In the meantime, the trial of six indicted lawmakers including Grand National lawmakers Kwon Kyung-seok, Ryu Jung-hyun and Cho Jin-hyeong; DP lawmakers Choe Kyoo-sik and Kang Gi-jug; and Liberty Forward Party lawmaker Lee Myoung-soo continued yesterday at Seoul Northern District Court.
The six lawmakers are accused of receiving donations of more than 10 million won ($8,900) from Cheongmok Club since last March, which used a loophole in the nation’s political fund-raising law that allowed a range in donations, in return for legislative favors that boosted security guards’ wages and delayed their retirement age. The Cheongmok Club scandal became embroiled in controversy since last Friday when the Public Administration and Security Committee suddenly passed the revised bill, which is being criticized as an explicit move to clear the six lawmakers. The revised bill would allow corporations and organizations to donate money if it is not from company funds.
In order to continue the trials of the six lawmakers, the prosecution announced on Monday that it will consider revising the current charges against the lawmakers of breaching the Political Fund Law to bribery. “If the revision bill is approved, we’ll apply bribery charges to keep the trials going,” a prosecution source said.
However, the lawmakers argue that they have been aboveboard in asserting that the donations were in small amounts from individuals, which is, in fact, legal. Under the current law, donations of less than 100,000 won are allowed without special documentation of a donor’s identity, with a 5 million won ceiling for an individual donor’s annual contribution to a politician.

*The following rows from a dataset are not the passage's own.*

## config.mk

```make
export PLATFORM = sky130hd
export DESIGN_NAME = sc_fir_sequencer
export DESIGN_NICKNAME = d
export VERILOG_FILES = /design/src/rtl/sc_fir_pkg.sv /design/src/rtl/sc_tap_selector.sv /design/src/rtl/sc_fir_sequencer.sv
export SDC_FILE = /design/constraint.sdc
export NUM_CORES = 1
export LEC_CHECK = 0
export CORE_AREA = 2 2 231 119
export CTS_CLUSTER_DIAMETER = 120
export DETAILED_ROUTE_END_ITERATION = 16
export DIE_AREA = 0 0 233 121
export DONT_BUFFER_PORTS = 1
export GPL_ROUTABILITY_DRIVEN = 0
export PLACE_DENSITY = 0.75
export SYNTH_ARGS = -nofsm -noshare
export SYNTH_HDL_FRONTEND = slang
export SYNTH_SLANG_ARGS = --single-unit
```

## constraint.sdc

```tcl
create_clock -name clock -period 10 [get_ports clock]
set_input_delay 2 -clock clock [delete_from_list [all_inputs] [get_ports clock]]
set_output_delay 2 -clock clock [all_outputs]
set_load 0.05 [all_outputs]
```
## config.mk

```make
export PLATFORM = sky130hd
export DESIGN_NAME = channel_mem_reader
export DESIGN_NICKNAME = d
export VERILOG_FILES = /design/src/rtl/channel_mem_reader.sv
export SDC_FILE = /design/constraint.sdc
export NUM_CORES = 1
export LEC_CHECK = 0
export BUFFER_PORTS_ARGS = -buffer_cell sky130_fd_sc_hd__buf_2
export CORE_MARGIN = 5
export CORE_UTILIZATION = 57
export DETAILED_ROUTE_END_ITERATION = 10
export MAX_ROUTING_LAYER = met4
export PLACE_DENSITY = 0.8
export SYNTH_ARGS = -nofsm -noshare
export SYNTH_HDL_FRONTEND = slang
export SYNTH_SLANG_ARGS = --single-unit
```

## constraint.sdc

```tcl
create_clock -name clk -period 3.9 [get_ports clk]
set_input_delay 0.195 -clock clk [delete_from_list [all_inputs] [get_ports clk]]
set_output_delay 0.195 -clock clk [all_outputs]
set_load 0.005 [all_outputs]
```

## src/rtl/channel_mem_reader.sv

```systemverilog
// Purpose : read-side sequencer; streams len words from channel memory address 0, rep times, onto a valid/ready stream.
// Latency : start in cycle 0 -> CLR cycle 1, first issue cycle 2, first out_valid cycle 4; 1 word/cycle sustained, one bubble per pass wrap.
// Backpr. : issue is credit-gated against a 2-entry registered-output FIFO, so a stalled consumer never loses or duplicates a word.
//
// Ports:
//   clk, rst_n                  clock, asynchronous active-low reset
//   start, len, rep             run request; len/rep latched when start is accepted in IDLE
//   busy, done                  run in progress / one-cycle completion pulse
//   mem_rd_en/inc/clr           channel memory read controls
//   mem_data_in                 channel memory read data (valid the cycle after an issue)
//   out_valid/ready/data/last   output stream; out_last marks the final word of each pass
module channel_mem_reader #(
    parameter int DATA_WIDTH = 16,
    parameter int ADD_WIDTH  = 10,
    parameter int LEN_WIDTH  = ADD_WIDTH + 1,
    parameter int REP_WIDTH  = 4
) (
    input  logic                  clk,
    input  logic                  rst_n,
    input  logic                  start,
    input  logic [LEN_WIDTH-1:0]  len,
    input  logic [REP_WIDTH-1:0]  rep,
    output logic                  busy,
    output logic                  done,
    output logic                  mem_rd_en,
    output logic                  mem_rd_inc,
    output logic                  mem_rd_clr,
    input  logic [DATA_WIDTH-1:0] mem_data_in,
    output logic                  out_valid,
    input  logic                  out_ready,
    output logic [DATA_WIDTH-1:0] out_data,
    output logic                  out_last
);

    localparam logic [2:0] S_IDLE   = 3'd0;
    localparam logic [2:0] S_CLR    = 3'd1;
    localparam logic [2:0] S_STREAM = 3'd2;
    localparam logic [2:0] S_WRAP   = 3'd3;
    localparam logic [2:0] S_DRAIN  = 3'd4;

    typedef struct packed {
        logic                  last;
        logic [DATA_WIDTH-1:0] dat;
    } word_t;

    logic [2:0]           state;
    logic [LEN_WIDTH-1:0] len_q;
    logic [LEN_WIDTH-1:0] word_cnt;
    logic [REP_WIDTH-1:0] rep_q;
    logic [REP_WIDTH-1:0] pass_cnt;
    logic                 inflight;
    logic                 inflight_last;
    logic                 done_q;
    logic                 busy_q;

    logic [1:0]           fifo_cnt;
    word_t                fifo_q0;   // head entry, drives the stream outputs directly
    word_t                fifo_q1;

    logic                 pop;
    logic                 push;
    word_t                push_w;
    logic [2:0]           occ;
    logic                 issue;
    logic                 last_word;
    logic                 last_pass;

    always_comb begin
        pop       = (fifo_cnt != 2'd0) && out_ready;
        push      = inflight;
        push_w    = '{last: inflight_last, dat: mem_data_in};
        // Slots committed after this cycle: stored words plus the word in flight, minus the one leaving.
        occ       = 3'(fifo_cnt) + 3'(inflight) - 3'(pop);
        issue     = (state == S_STREAM) && (occ < 3'd2);
        last_word = (word_cnt == (len_q - LEN_WIDTH'(1)));
        last_pass = (pass_cnt == (rep_q - REP_WIDTH'(1)));
    end

    // Every state that can follow an issue keeps mem_rd_en high so the read data is presented for capture.
    always_comb begin
        mem_rd_en  = (state == S_STREAM) || (state == S_WRAP) || (state == S_DRAIN);
        mem_rd_clr = (state == S_CLR) || (state == S_WRAP);
        mem_rd_inc = issue;
    end

    always_ff @(posedge clk or negedge rst_n) begin
        if (!rst_n) begin
            state    <= S_IDLE;
            len_q    <= '0;
            rep_q    <= '0;
            word_cnt <= '0;
            pass_cnt <= '0;
            done_q   <= 1'b0;
            busy_q   <= 1'b0;
        end else begin
            done_q <= 1'b0;
            if (done_q) begin
                busy_q <= 1'b0;
            end
            case (state)
                S_IDLE: begin
                    if (start) begin
                        if ((len != '0) && (rep != '0)) begin
                            len_q  <= len;
                            rep_q  <= rep;
                            busy_q <= 1'b1;
                            state  <= S_CLR;
                        end else begin
                            // Empty request: acknowledge without touching the memory.
                            done_q <= 1'b1;
                        end
                    end
                end
                S_CLR: begin
                    word_cnt <= '0;
                    pass_cnt <= '0;
                    state    <= S_STREAM;
                end
                S_STREAM: begin
                    if (issue) begin
                        if (last_word) begin
                            word_cnt <= '0;
                            state    <= last_pass ? S_DRAIN : S_WRAP;
                        end else begin
                            word_cnt <= word_cnt + LEN_WIDTH'(1);
                        end
                    end
                end
                S_WRAP: begin
                    pass_cnt <= pass_cnt + REP_WIDTH'(1);
                    word_cnt <= '0;
                    state    <= S_STREAM;
                end
                S_DRAIN: begin
                    // Finish in the cycle the last word leaves, so done lands one cycle after its handshake.
                    if (!inflight && (fifo_cnt == {1'b0, pop})) begin
                        done_q <= 1'b1;
                        state  <= S_IDLE;
                    end
                end
                default: state <= S_IDLE;
            endcase
        end
    end

    always_ff @(posedge clk or negedge rst_n) begin
        if (!rst_n) begin
            inflight      <= 1'b0;
            inflight_last <= 1'b0;
        end else begin
            inflight      <= issue;
            inflight_last <= issue && last_word;
        end
    end

    // Two-entry FIFO with the head held in a register; the credit check keeps pushes off a full FIFO.
    always_ff @(posedge clk or negedge rst_n) begin
        if (!rst_n) begin
            fifo_cnt <= 2'd0;
            fifo_q0  <= '0;
            fifo_q1  <= '0;
        end else begin
            case ({push, pop})
                2'b10: begin
                    if (fifo_cnt == 2'd0) begin
                        fifo_q0 <= push_w;
                    end else begin
                        fifo_q1 <= push_w;
                    end
                    fifo_cnt <= fifo_cnt + 2'd1;
                end
                2'b01: begin
                    fifo_q0  <= fifo_q1;
                    fifo_cnt <= fifo_cnt - 2'd1;
                end
                2'b11: begin
                    if (fifo_cnt == 2'd1) begin
                        fifo_q0 <= push_w;
                    end else begin
                        fifo_q0 <= fifo_q1;
                        fifo_q1 <= push_w;
                    end
                end
                default: begin
                end
            endcase
        end
    end

    assign out_valid = (fifo_cnt != 2'd0);
    assign out_data  = fifo_q0.dat;
    assign out_last  = fifo_q0.last && out_valid;
    assign done      = done_q;
    assign busy      = busy_q;

endmodule

```

After elaboration in Yosys (flattened, before gate mapping)
Cells that the tools add are included.
{"block": "totals", "romBits": 0, "latchBits": 0, "inputBits": 35, "n_memories": 0, "word_cells": 94, "reg_bits": 73, "ramBits": 0}
{"block": "classes", "n_lt_le_gt_ge": 1, "n_shift": 0, "mux": 26, "reduce_logical": 26, "bitwise_logic": 0, "n_mul": 0, "div_mod_pow": 0, "n_eq_ne": 19, "addsub": 8}
{"op": "2-to-1 mux 17 bit", "n": 4}
{"op": "case mux 17 bit (3 select lines)", "n": 1}
{"op": "case mux 17 bit (2 select lines)", "n": 1}
{"op": "2-to-1 mux 11 bit", "n": 2}
{"op": "case mux 11 bit (2 select lines)", "n": 1}
{"op": "2-to-1 mux 3 bit", "n": 6}
{"op": "!= test 2 bit, second input constant", "n": 7}
{"op": "case mux 3 bit (4 select lines)", "n": 1}
{"op": "adder 11 x 1 -> 11 bit, second input constant", "n": 1}
{"op": "equality test 11 bit", "n": 1}
{"op": "nonzero test 11 bit", "n": 1}
{"op": "subtractor 11 x 1 -> 11 bit, second input constant", "n": 1}
{"op": "nonzero test 2 bit", "n": 5}
{"op": "case mux 4 bit (2 select lines)", "n": 1}
{"op": "2-to-1 mux 1 bit", "n": 7}
{"op": "equality test 3 x 2 -> 1 bit, second input constant", "n": 2}
{"op": "logical AND 1 bit", "n": 6}
{"op": "AND reduction 3 bit", "n": 2}
{"op": "AND reduction 5 bit", "n": 1}
{"op": "adder 4 x 1 -> 4 bit, second input constant", "n": 1}
{"op": "equality test 2 x 1 -> 1 bit, second input constant", "n": 2}
{"op": "equality test 2 bit, second input constant", "n": 2}
{"op": "equality test 4 bit", "n": 1}
{"op": "case mux 2 bit (2 select lines)", "n": 1}
{"op": "other kinds (19)", "n": 22}

Longest topological paths before layout
Gate-level depths: netlist (run 1).
{"block": "depth", "ltp_word": 7, "ltp_mapped": 16}

Worst setup path before layout (run 1)
No wires, ideal clock.
{"block": "synth_path", "path_kind": "register -> register", "from": "register fifo_cnt[1]", "to": "register word_cnt[3]", "arrival_time_ps": 3053, "n_path_buf": 2, "path_stages_with_launch": 17, "path_slack_ps": 767, "required_time_ps": 3820, "path_cell_list": "dfrtp_1 > inv_1 > ha_1 > inv_1 > nand2_1 > inv_1 > ha_1 > nand2b_1 > fa_1 > xnor2_1 > a31oi_1 > or2_2 > clkbuf_1 > clkbuf_1 > nor4_1 > o21ai_0 > o211ai_2"}
{"block": "synth_between", "elab_chain_cells": 7}
{"element": "start: declaration", "line_no": "56", "text": "logic [1:0] fifo_cnt;"}
{"element": "start signal: assignment", "line_no": "170", "text": "fifo_cnt <= fifo_cnt + 2'd1;"}
{"element": "start signal: assignment", "line_no": "174", "text": "fifo_cnt <= fifo_cnt - 2'd1;"}
{"element": "nonzero test 2 bit"}
{"element": "net out_valid", "line_no": "29", "text": "output logic out_valid,"}
{"element": "logical AND 1 bit", "line_no": "69", "text": "pop = (fifo_cnt != 2'd0) && out_ready;"}
{"element": "subtractor 3 x 1 -> 3 bit", "line_no": "73", "text": "occ = 3'(fifo_cnt) + 3'(inflight) - 3'(pop);"}
{"element": "less-than comparator 3 x 2 -> 1 bit", "line_no": "74", "text": "issue = (state == S_STREAM) && (occ < 3'd2);"}
{"element": "logical AND 1 bit", "line_no": "74"}
{"element": "!= test 2 bit (no source line)"}
{"element": "AND reduction 2 bit (no source line)"}
{"element": "end signal: assignment", "line_no": "125", "text": "word_cnt <= word_cnt + LEN_WIDTH'(1);"}
{"element": "end: declaration", "line_no": "48", "text": "logic [LEN_WIDTH-1:0] word_cnt;"}
The timed path passes the listed nets, and every way through them passes these cells.
A chain may end at the register's enable or synchronous reset.

Worst setup path in the final report (run 1)
{"block": "layout_path", "from": "register fifo_cnt[1]", "to": "register word_cnt[8]"}
{"block": "layout_between", "elab_chain_cells": 7}
{"element": "branches (longest 2 deep; another with adder 2 x 1 -> 3 bit)"}
{"element": "subtractor 3 x 1 -> 3 bit (*)", "line_no": "73"}
{"element": "less-than comparator 3 x 2 -> 1 bit (*)", "line_no": "74"}
{"element": "logical AND 1 bit (*)", "line_no": "74"}
{"element": "!= test 2 bit (no source line) (*)"}
{"element": "AND reduction 2 bit (no source line) (*)"}
Every way passes the cells marked *.

==> out/metrics.csv, run 1 <==
stage;metric;value;unit
synth;#FFs+latches synth;73;
timing;Layout Skew;0.0103;ns
clock_tree;CTS clk-pin slew, worst paths;0.08;ns
synth;cell with the most instances after synthesis;dfrtp_1;
synth;commonest cells in the netlist;dfrtp_1, nand2_1, mux2_2, o21ai_0, inv_1;
critical_path;critical path's slowest cell;dfrtp_1;
clock_tree;quantity of gates resized following cts;0;
routing;DR vias;2928;
critical_path;Crit path arrival time;3.60;ns
place;post-detail-place hpwl;6050;µm
job;max-cap check violation count;0;
critical_path;crit-path max cell delay;0.44;ns
critical_path;maximum fanout along the worst path;15;
routing;TritonRoute pass-1 iters;5;
timing;RSZ-0062 raised after global routing;no;
outcome;run status;complete, no violations;
grt;largest net degree at the start of global routing;51;
place;dpl cells;489;
grt;met1 usage;0.246;
timing;maximum clock rate;295;MHz
floorplan;DIE WIDTH;92.8;µm
routing;DR WL/cell;16.4;µm
critical_path;WP data required;4.11;ns
timing;Setup-failing EPs final;0;
clock_tree;H-tree levels;3;
synth;Primary FF master, synth;dfrtp_1;
power_and_ir_drop;Pleak;2.02;nW
synth;post-synthesis sequential area ratio;0.467;
grt;initial antenna violation count;0;
routing;DR DRC count;0;
clock_tree;CTS root buf;clkbuf_8;
synth;cell area after synthesis;0.00391;mm²
timing;Final period util;0.869;
layout;area grow syn2layout;11.1;%
routing;DR vias/cell;5.80;
routing;Iteration-0 DRC Markers;163;
place;dpl ws;0.566;ns
layout;ant diodes;0;
grt;gr busiest metal;met2;
grt;gr usage total;0.210;
critical_path;CP Launch Point;fifo_cnt[1];
timing;min Tclk post-route;3.39;ns
power_and_ir_drop;peak supply drop;0.370;mV
layout;share of cells above drive strength 1;0.275;
place;routability congestion estimate;0.851;
place;placed cell area;0.00414;mm²
clock_tree;CTS tree;done;
critical_path;FF-to-FF Start;fifo_cnt[1];
synth;EDFF count, synth;0;
critical_path;Most Frequent Cell on Critical Path;inv_1;
grt;Overflow after GRT;0;
synth;Synth top area share;0.467;
grt;vias in the first global route;2963;
clock_tree;Max clock buf depth;2;
synth;Syn Inst Count;380;
clock_tree;CTS Buf Count;9;
timing;setup ws final;0.510;ns
synth;Synth cell types;51;
grt;met3 Use GR;0.0496;
floorplan;Initial Util;0.582;
clock_tree;# Post-CTS Setup Buffers;0;
synth;Mean Syn Cell Area;10.3;µm²
timing;Fin Hold WS;0.0613;ns
layout;fin util;0.646;
power_and_ir_drop;pwr dens;841;mW/mm²
grt;first-pass GRT wire length;14000;µm
routing;Routed WL;8290;µm
synth;top cells by area, synth;dfrtp_1, mux2_2, nand2_1;
grt;M2 GR Usage;0.362;
timing;Final Hold Viols;0;
critical_path;element type at the critical path start;flop;
routing;antenna viol nets, final;0;
critical_path;critical-path cell list;inv_1, ha_1, inv_1, nand2_1, inv_1, ha_1, nand2b_1, fa_1, xnor2_1, a31oi_1, or2_2, nor4_1, xnor2_1, a21oi_1;
place;I/O Buffers;57;
floorplan;chip height;92.8;µm
timing;Slew headroom;0.248;
critical_path;Worst Reg2Reg Path Length in Cells;14;
timing;worst-margin pin slew;1.13;ns
synth;top cell type by total area after synthesis;dfrtp_1;
timing;total negative slack;0;ns
floorplan;die area;0.00861;mm²
synth;synth warn;0;
clock_tree;Sink Count;73;
floorplan;I/O pin count;58;
synth;asr flop ratio synth;1.00;
critical_path;Setup crit end kind;flop;
clock_tree;clock latency on the worst-skew pair;0.35;ns
min_path;Min-Delay Path Class;in2async;
synth;syn nets;426;
critical_path;critical setup path kind;reg2reg;
clock_tree;Post-CTS Hold Fix Bufs;0;
floorplan;row count;30;
layout;final std cells w/o fill;505;
layout;design area;0.00434;mm²
floorplan;core area;0.00672;mm²
timing;fin. max-slew vios;0;
power_and_ir_drop;Overall Power;3.65;mW
layout;Nets;466;
## report_power, final
group / total, mW / internal (mW) / leakage, nW / switching, mW
combinational: 1.66 / 0.751 / 1.03 / 0.911
clock: 0.623 / 0.331 / 0.103 / 0.292
sequential: 1.37 / 1.08 / 0.889 / 0.290
total: 3.65 / 2.16 / 2.02 / 1.49
## final timing paths
check,slack (ns),to
hold reg to reg,0.45,busy
hold / removal,0.06,out_data[3]
setup reg to reg,0.51,word_cnt[8]
min in group clk,0.09,fifo_q1[3]
setup / recovery,0.51,word_cnt[8]
max in group asynchronous,2.90,len_q[9]
## critical path: cells and delay by family (launching register included)
| kind | cells | cell delay [ns] |
|---|---|---|
| AO/OA/AOI/OAI | 2 | 0.20 |
| XOR/XNOR | 2 | 0.36 |
| adder cells (fa/ha/maj) | 3 | 0.94 |
| buffers and inverters | 3 | 0.28 |
| flip-flops | 1 | 0.44 |
| AND/OR/NAND/NOR | 4 | 1.03 |
## routing by layer
layer / wire (µm) / vias up
met3: 398 / 17
met1: 3600 / 1415
met4: 136 / 0
met5: 0 / -
li1: - / 1415
met2: 4160 / 81
## cell usage in the layout (no fill, tap or decap), types with 2 or more instances in the layout
cell / netlist / routed
a22oi_1: 17 / 17
mux2_2: 32 / 32
buf_4: 16 / 3
nor3b_1: 3 / 3
or3_1: 3 / 3
nand2b_1: 3 / 3
o221ai_1: 2 / 2
nand4_1: 3 / 3
inv_1: 18 / 18
buf_2: 0 / 57
nor3_1: 16 / 16
a31oi_1: 3 / 3
nand4b_1: 2 / 2
xor2_1: 11 / 11
nand2_1: 46 / 46
nor2b_1: 3 / 3
and2_1: 2 / 2
a21oi_1: 8 / 7
clkbuf_8: 0 / 11
nor4_1: 8 / 8
dfrtp_1: 73 / 73
o21ai_0: 24 / 24
nor2_1: 8 / 8
o31ai_1: 4 / 4
nand3_1: 9 / 9
o21ai_1: 2 / 2
xnor2_1: 15 / 15
ha_1: 10 / 10
or2_2: 2 / 2
## area by class of cell
cell class,count,area (µm²)
Sequential cell,73,1830
Multi-Input combinational cell,258,1830
Clock inverter,4,51.3
Inverter,18,67.6
Tap cell,80,100
Fill cell,549,2380
Clock buffer,12,155
Timing Repair Buffer,60,308
## registers in the layout, indices dropped and copies added (netlist names), 2 cells and up
name and cells:
fifo_cnt 2, word_cnt 11, rep_q 4, state 3, pass_cnt 4, fifo_q1 17
len_q 11, out_data 16
## kinds of logic (layout without fill, tap and decap cells)
family	Yosys count	in the layout	synth area share
compound gates	72	72	0.124
mux	32	32	0.0922
buf+inv	49	94	0.0643
simple gates	117	117	0.157
xor+xnor	26	26	0.0583
fa+ha+maj	11	11	0.0371
flops	73	73	0.467
(Power assumes the default switching activity.)
==> run 2, diff against run 1 <==
ABC_CLOCK_PERIOD_IN_PS = 3000   (was default)
CORE_UTILIZATION = 52   (was 57)
PLACE_DENSITY = 0.77   (was 0.8)
clock period = 3 ns   (was 3.9 ns; I/O delays follow)
==> run 2 against run 1 <==
  * Register-to-register slack got worse by 0.35 ns
  * Cell area increased by 4.1%
  * Setup slack lost 0.40 ns
  * First-iteration DRC count is 31% higher
  * Utilization down 2.6 points
==> out/metrics.csv, run 2 (synthesis results as in run 1) <==
stage;metric;value;unit
outcome;run status;complete, no violations;
routing;DR vias/cell;5.52;
job;max-cap check violation count;0;
power_and_ir_drop;peak supply drop;0.548;mV
power_and_ir_drop;Pleak;2.08;nW
layout;fillers;610;
place;placed cell area;0.00425;mm²
critical_path;Setup crit end kind;primary output;
routing;TritonRoute pass-1 iters;4;
layout;most flop-heavy register;fifo_q1;
timing;RSZ-0062 raised after global routing;no;
critical_path;r2r setup slk;0.16;ns
floorplan;die area;0.00935;mm²
floorplan;I/O pin count;58;
layout;ant diodes;0;
critical_path;maximum fanout along the worst path;3;
layout;share of cells above drive strength 1;0.326;
critical_path;element type at the critical path start;flop;
layout;Nets;479;
timing;Setup-failing EPs final;0;
critical_path;Most Frequent Cell on Critical Path;inv_2;
place;routability congestion estimate;0.891;
timing;Layout Skew;0.00882;ns
clock_tree;CTS root buf;clkbuf_8;
min_path;Hold Startpoint;mem_data_in[15];
routing;DR vias;2962;
layout;most common cell after layout, fill and taps aside;dfrtp_1;
place;I/O Buffers;57;
critical_path;Crit path arrival time;2.74;ns
place;post-detail-place hpwl;5940;µm
clock_tree;CTS Buf Count;9;
timing;fin. max-slew vios;0;
floorplan;core area;0.00729;mm²
critical_path;critical setup path kind;reg2out;
grt;initial antenna violation count;0;
timing;min Tclk post-route;2.89;ns
critical_path;WP data required;2.85;ns
timing;Slew headroom;0.425;
routing;Routed WL;8070;µm
timing;maximum clock rate;347;MHz
grt;largest net degree at the start of global routing;74;
min_path;WHS Endpoint;fifo_q1[15];
routing;antenna viol nets, final;0;
grt;Overflow after GRT;0;
grt;first-pass GRT wire length;14000;µm
timing;total negative slack;0;ns
layout;commonest cells after routing, fill and taps aside;dfrtp_1, buf_2, nand2_1;
clock_tree;H-tree levels;3;
routing;DR DRC count;0;
layout;area grow syn2layout;15.7;%
routing;Iteration-0 DRC Markers;214;
grt;gr usage total;0.185;
timing;Fin Hold WS;0.0277;ns
place;dpl ws;-0.0270;ns
routing;DR WL/cell;15.0;µm
clock_tree;CTS tree;done;
clock_tree;clock latency on the worst-skew pair;0.36;ns
floorplan;chip height;96.7;µm
grt;vias in the first global route;3074;
layout;design area;0.00452;mm²
layout;Largest register FFs;17;
clock_tree;Sink Count;73;
power_and_ir_drop;Overall Power;4.94;mW
timing;worst-margin pin slew;0.858;ns
clock_tree;Max clock buf depth;2;
floorplan;DIE WIDTH;96.7;µm
timing;Final period util;0.962;
critical_path;worst r2r dst;state[0];
power_and_ir_drop;pwr dens;1090;mW/mm²
floorplan;row count;31;
critical_path;crit-path max cell delay;0.41;ns
timing;setup ws final;0.115;ns
clock_tree;CTS clk-pin slew, worst paths;0.09;ns
critical_path;Worst Reg2Reg Path Length in Cells;14;
timing;Final Hold Viols;0;
critical_path;critical path's slowest cell;dfrtp_2;
critical_path;critical-path cell list;inv_2, ha_4, inv_2, nand2_2, inv_2, ha_4, nand2b_4, fa_2, xnor2_2, nand2_1, or3_4, inv_4, buf_6;
critical_path;FF-to-FF Start;fifo_cnt[1];
floorplan;Initial Util;0.536;
min_path;Hold Crit Depth;2;
min_path;Min-Delay Path Class;in2reg;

But the prosecutors see it as receiving bribes because the lawmakers received small donations that eventually added up to larger sums and because the bill to improve benefits for security guards was initiated soon after the legislators received the donations from the club. Democratic Party Representative Choe Kyoo-sik is at the center of the scandal for initiating the bill after receiving 20 million won, according to prosecutors.
Another 32 lawmakers have received donations from Cheongmok Club, but were not indicted because the sum was less than 100,000 won.
The bill, which increased security guards’ wages and delayed retirement, was approved last November and took effect in February.